Modern computer aided approaches to rationalize and predict olefin polymerization catalysis

Machine learning (ML) predictors are hailed as tools that could help faster development of better performing catalysts. This vision rests on the capability of ML-predictors to identify which catalyst structures outperform known ones. Nevertheless, several problems must be solved before ML-predictors can become a standard tool in the ordinary catalysis lab. In this joint presentation we will focus on some of these issues, and we will propose strategies to build robust ML-predictors. One critical point in developing ML approaches for catalyst engineering in homogenous catalysis is the scarce availability of large and curated training datasets.

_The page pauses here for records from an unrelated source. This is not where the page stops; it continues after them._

===== src/flat_wrapper.sv =====
// flat-port wrapper written by rule: the top's interface ports become plain ports
module load_store_unit_flat import lsu_pkg::*;
#(
  parameter int DW = 32
)
  (CORE_CLK_IN, RESET_IN, REQ_VALID_IN, REQ_OP_IN, VIRTUAL_ADDRESS_IN, FETCH_OR_DATA_SELECT_IN, ACCESS_LENGTH_BYTES_IN, BIG_ENDIAN_IN, STORE_DATA_IN, COPROC_UNIT_IN, COPROC_DOUBLE_IN, COPROC_REGISTER_SPECIFIER_IN, COPROC_FUNCTION_IN, SYNC_TYPE_IN, TLB_HIT_IN, TLB_ALLOWED_IN, TLB_PHYS_IN, TLB_CCA_IN, READY_OUT, DONE_OUT, EXCEPTION_OUT, LOAD_DATA_OUT, LOAD_LANES_OUT, CACHEABILITY_ATTRIBUTE_OUT, TLB_VIRTUAL_ADDRESS_OUT, TLB_FETCH_OR_DATA_SELECT_OUT, TLB_LOAD_OR_STORE_SELECT_OUT, bus_req_valid, bus_req_write, bus_req_cached, bus_req_prefetch, bus_req_sync, bus_req_stype, bus_req_addr, bus_req_lanes, bus_req_wdata, bus_cop_valid, bus_cop_unit, bus_cop_kind, bus_cop_reg, bus_cop_func, bus_cop_wdata, bus_rsp_valid, bus_rsp_rdata, bus_rsp_lanes_valid, bus_cop_rvalid, bus_cop_rdata);
  mem_access_if #(.DW(DW)) bus_i ();
  input  wire logic CORE_CLK_IN;
  input  wire logic RESET_IN;
  input  wire logic REQ_VALID_IN;
  input  wire lsu_op_t REQ_OP_IN;
  input  wire logic [ADDR_WIDTH-1:0] VIRTUAL_ADDRESS_IN;
  input  wire logic FETCH_OR_DATA_SELECT_IN;
  input  wire logic [3:0] ACCESS_LENGTH_BYTES_IN;
  input  wire logic BIG_ENDIAN_IN;
  input  wire logic [DW-1:0] STORE_DATA_IN;
  input  wire logic [1:0] COPROC_UNIT_IN;
  input  wire logic COPROC_DOUBLE_IN;
  input  wire logic [REGSPEC_WIDTH-1:0] COPROC_REGISTER_SPECIFIER_IN;
  input  wire logic [FUNC_WIDTH-1:0] COPROC_FUNCTION_IN;
  input  wire logic [STYPE_WIDTH-1:0] SYNC_TYPE_IN;
  input  wire logic TLB_HIT_IN;
  input  wire logic TLB_ALLOWED_IN;
  input  wire logic [ADDR_WIDTH-1:0] TLB_PHYS_IN;
  input  wire logic [CCA_WIDTH-1:0] TLB_CCA_IN;
  output logic READY_OUT;
  output logic DONE_OUT;
  output logic EXCEPTION_OUT;
  output logic [DW-1:0] LOAD_DATA_OUT;
  output logic [DW/8-1:0] LOAD_LANES_OUT;
  output logic [CCA_WIDTH-1:0] CACHEABILITY_ATTRIBUTE_OUT;
  output logic [ADDR_WIDTH-1:0] TLB_VIRTUAL_ADDRESS_OUT;
  output logic TLB_FETCH_OR_DATA_SELECT_OUT;
  output logic TLB_LOAD_OR_STORE_SELECT_OUT;
  output wire logic [$bits(bus_i.req_valid)-1:0] bus_req_valid;
  output wire logic [$bits(bus_i.req_write)-1:0] bus_req_write;
  output wire logic [$bits(bus_i.req_cached)-1:0] bus_req_cached;
  output wire logic [$bits(bus_i.req_prefetch)-1:0] bus_req_prefetch;
  output wire logic [$bits(bus_i.req_sync)-1:0] bus_req_sync;
  output wire logic [$bits(bus_i.req_stype)-1:0] bus_req_stype;
  output wire logic [$bits(bus_i.req_addr)-1:0] bus_req_addr;
  output wire logic [$bits(bus_i.req_lanes)-1:0] bus_req_lanes;
  output wire logic [$bits(bus_i.req_wdata)-1:0] bus_req_wdata;
  output wire logic [$bits(bus_i.cop_valid)-1:0] bus_cop_valid;
  output wire logic [$bits(bus_i.cop_unit)-1:0] bus_cop_unit;
  output wire logic [$bits(bus_i.cop_kind)-1:0] bus_cop_kind;
  output wire logic [$bits(bus_i.cop_reg)-1:0] bus_cop_reg;
  output wire logic [$bits(bus_i.cop_func)-1:0] bus_cop_func;
  output wire logic [$bits(bus_i.cop_wdata)-1:0] bus_cop_wdata;
  input wire logic [$bits(bus_i.rsp_valid)-1:0] bus_rsp_valid;
  input wire logic [$bits(bus_i.rsp_rdata)-1:0] bus_rsp_rdata;
  input wire logic [$bits(bus_i.rsp_lanes_valid)-1:0] bus_rsp_lanes_valid;
  input wire logic [$bits(bus_i.cop_rvalid)-1:0] bus_cop_rvalid;
  input wire logic [$bits(bus_i.cop_rdata)-1:0] bus_cop_rdata;
  assign bus_req_valid = bus_i.req_valid;
  assign bus_req_write = bus_i.req_write;
  assign bus_req_cached = bus_i.req_cached;
  assign bus_req_prefetch = bus_i.req_prefetch;
  assign bus_req_sync = bus_i.req_sync;
  assign bus_req_stype = bus_i.req_stype;
  assign bus_req_addr = bus_i.req_addr;
  assign bus_req_lanes = bus_i.req_lanes;
  assign bus_req_wdata = bus_i.req_wdata;
  assign bus_cop_valid = bus_i.cop_valid;
  assign bus_cop_unit = bus_i.cop_unit;
  assign bus_cop_kind = bus_i.cop_kind;
  assign bus_cop_reg = bus_i.cop_reg;
  assign bus_cop_func = bus_i.cop_func;
  assign bus_cop_wdata = bus_i.cop_wdata;
  assign bus_i.rsp_valid = bus_rsp_valid;
  assign bus_i.rsp_rdata = bus_rsp_rdata;
  assign bus_i.rsp_lanes_valid = bus_rsp_lanes_valid;
  assign bus_i.cop_rvalid = bus_cop_rvalid;
  assign bus_i.cop_rdata = bus_cop_rdata;
  load_store_unit #(.DW(DW)) u_core (.CORE_CLK_IN(CORE_CLK_IN), .RESET_IN(RESET_IN), .REQ_VALID_IN(REQ_VALID_IN), .REQ_OP_IN(REQ_OP_IN), .VIRTUAL_ADDRESS_IN(VIRTUAL_ADDRESS_IN), .FETCH_OR_DATA_SELECT_IN(FETCH_OR_DATA_SELECT_IN), .ACCESS_LENGTH_BYTES_IN(ACCESS_LENGTH_BYTES_IN), .BIG_ENDIAN_IN(BIG_ENDIAN_IN), .STORE_DATA_IN(STORE_DATA_IN), .COPROC_UNIT_IN(COPROC_UNIT_IN), .COPROC_DOUBLE_IN(COPROC_DOUBLE_IN), .COPROC_REGISTER_SPECIFIER_IN(COPROC_REGISTER_SPECIFIER_IN), .COPROC_FUNCTION_IN(COPROC_FUNCTION_IN), .SYNC_TYPE_IN(SYNC_TYPE_IN), .TLB_HIT_IN(TLB_HIT_IN), .TLB_ALLOWED_IN(TLB_ALLOWED_IN), .TLB_PHYS_IN(TLB_PHYS_IN), .TLB_CCA_IN(TLB_CCA_IN), .bus(bus_i), .READY_OUT(READY_OUT), .DONE_OUT(DONE_OUT), .EXCEPTION_OUT(EXCEPTION_OUT), .LOAD_DATA_OUT(LOAD_DATA_OUT), .LOAD_LANES_OUT(LOAD_LANES_OUT), .CACHEABILITY_ATTRIBUTE_OUT(CACHEABILITY_ATTRIBUTE_OUT), .TLB_VIRTUAL_ADDRESS_OUT(TLB_VIRTUAL_ADDRESS_OUT), .TLB_FETCH_OR_DATA_SELECT_OUT(TLB_FETCH_OR_DATA_SELECT_OUT), .TLB_LOAD_OR_STORE_SELECT_OUT(TLB_LOAD_OR_STORE_SELECT_OUT));
endmodule

===== config.mk =====
export PLATFORM = sky130hd
export DESIGN_NAME = load_store_unit_flat
export DESIGN_NICKNAME = d
export VERILOG_FILES = /design/src/logic/lsu_pkg.sv /design/src/logic/mem_access_if.sv /design/src/logic/load_store_unit.sv /design/src/flat_wrapper.sv
export SDC_FILE = /design/constraint.sdc
export NUM_CORES = 1
export LEC_CHECK = 0
export BUFFER_PORTS_ARGS = -buffer_cell sky130_fd_sc_hd__buf_2
export CELL_PAD_IN_SITES_DETAIL_PLACEMENT = 0
export CELL_PAD_IN_SITES_GLOBAL_PLACEMENT = 1
export CORE_AREA = 2 2 198 200
export DETAILED_ROUTE_END_ITERATION = 8
export DIE_AREA = 0 0 200 202
export PLACE_DENSITY = 0.68
export SLEW_MARGIN = 20
export SYNTH_ARGS = -nofsm -noshare
export SYNTH_HDL_FRONTEND = slang
export SYNTH_SLANG_ARGS = --single-unit

===== constraint.sdc =====
create_clock -name CORE_CLK_IN -period 4.65 [get_ports CORE_CLK_IN]
set_clock_uncertainty 0.1 [all_clocks]
set_input_delay 0.93 -clock CORE_CLK_IN [delete_from_list [all_inputs] [get_ports CORE_CLK_IN]]
set_output_delay 0.93 -clock CORE_CLK_IN [all_outputs]
set_load 0.01 [all_outputs]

In most of the cases only few dozens of catalysts are available, and synthesis of new ones can require remarkable efforts. Unfortunately, it is difficult to gauge the accuracy of ML-predictors, trained on few-entry datasets, to identify improved catalysts before deployment in a real-world domain. To solve this issue, we developed a series of tests and confidence scores aimed to estimate the expected prediction capability of a new ML-predictor. To achieve robust validation of the workflow we considered a variety of different reaction classes, covering a broad chemistry scope. High-throughput experimentation databases offer a decisive advantage over mixed databases curated from literature sources as they ensure judicious adherence to standard process conditions. Utilizing such databases, we have developed catalyst class independent models for key performance parameters in olefin polymerization catalysis using a limited number of “chemically intuitive” descriptors that partition the distribution of steric bulk in the active pocket and measure electronic effects. Descriptors were designed for the performance indicators stereoselectivity and regioselectivity. The power of these new descriptors is emphasized by (a) models describing molar mass capability and comonomer affinity “out-of-the-box” and (b) the generated chemical insight.